Donders Institute for Brain, Cognition and Behaviour
Zoek in de site...

Thesis defense Lieke van Lieshout (Donders series 487)

9 June 2021

Promotors: prof. dr. Roshan Cools, prof. dr. Floris P. de Lange


Why so curious? The cognitive and neural mechanisms of information seeking

Humans are curious by nature and we spend an enormous amount of time seeking information. Think for example about how many times we check our smartphones to see what is going on in the world around us. We can even be curious about information when it does not serve any obvious immediate purpose. The current thesis focuses on the cognitive and neural mechanisms of this so-called “non-instrumental curiosity”. The results of this thesis indicate that we are particularly curious when uncertainty is high and information provides us with a substantial update of what we know. Besides that, we are more curious when information is positive than when information is negative. This suggests that curiosity follows from multiple drives, including a drive to reduce uncertainty (knowing), as well as, separately, a drive to maximize positive information (savouring).

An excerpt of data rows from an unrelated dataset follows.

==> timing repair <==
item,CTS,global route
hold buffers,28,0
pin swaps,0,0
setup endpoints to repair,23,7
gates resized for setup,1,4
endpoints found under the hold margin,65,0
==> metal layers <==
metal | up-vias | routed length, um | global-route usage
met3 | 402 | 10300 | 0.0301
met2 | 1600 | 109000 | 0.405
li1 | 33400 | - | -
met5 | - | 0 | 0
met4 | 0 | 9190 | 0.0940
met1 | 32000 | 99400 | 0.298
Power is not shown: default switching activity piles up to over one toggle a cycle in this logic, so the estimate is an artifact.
`config.mk`:
```
export PLATFORM = sky130hd
export DESIGN_NAME = ipv4_forward_header_update_flat
export DESIGN_NICKNAME = d
export VERILOG_FILES = /design/src/sv/ipv4fwd_pkg.sv /design/src/sv/ipv4fwd_req_if.sv /design/src/sv/ipv4fwd_rsp_if.sv /design/src/sv/ipv4_forward_header_update.sv /design/src/sv/ipv4fwd_ram.sv /design/src/sv/ipv4fwd_ctrl.sv /design/src/sv/ipv4fwd_dp.sv /design/src/flat_wrapper.sv
export SDC_FILE = /design/constraint.sdc
export NUM_CORES = 1
export LEC_CHECK = 0
export BUFFER_PORTS_ARGS = -buffer_cell sky130_fd_sc_hd__buf_2
export CORE_AREA = 2 2 358 183
export CTS_BUF_LIST = sky130_fd_sc_hd__clkbuf_4
export CTS_CLUSTER_DIAMETER = 120
export DETAILED_ROUTE_END_ITERATION = 10
export DIE_AREA = 0 0 360 185
export MAX_ROUTING_LAYER = met4
export PLACE_DENSITY_LB_ADDON = 0.1
export SYNTH_ARGS = -nofsm -noshare
export SYNTH_HDL_FRONTEND = slang
export SYNTH_HIERARCHICAL = 1
export SYNTH_SLANG_ARGS = --single-unit
```
`constraint.sdc`:
```
create_clock -name clock -period 10.5 [get_ports clock]
set_clock_uncertainty 0.1 [all_clocks]
set_input_delay 0.525 -clock clock [delete_from_list [all_inputs] [get_ports clock]]
set_output_delay 0.525 -clock clock [all_outputs]
set_load 0.02 [all_outputs]
```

This distinction is further underlined by the notion that the curiosity-triggering state of uncertainty is aversive, since we found that people were more curious but less happy when uncertainty was higher. Using fMRI, we showed that curiosity is implicated in brain areas that are involved in attention-related processes and brain areas involved in reward processing. However, we found no convincing evidence that curiosity could be related to activity in some of the key reward-related areas (such as the ventral striatum). Also individual differences in curiosity could not be related to dopamine synthesis capacity in the ventral striatum. These results contribute to our knowledge about why we are curious about information, even without obvious purpose.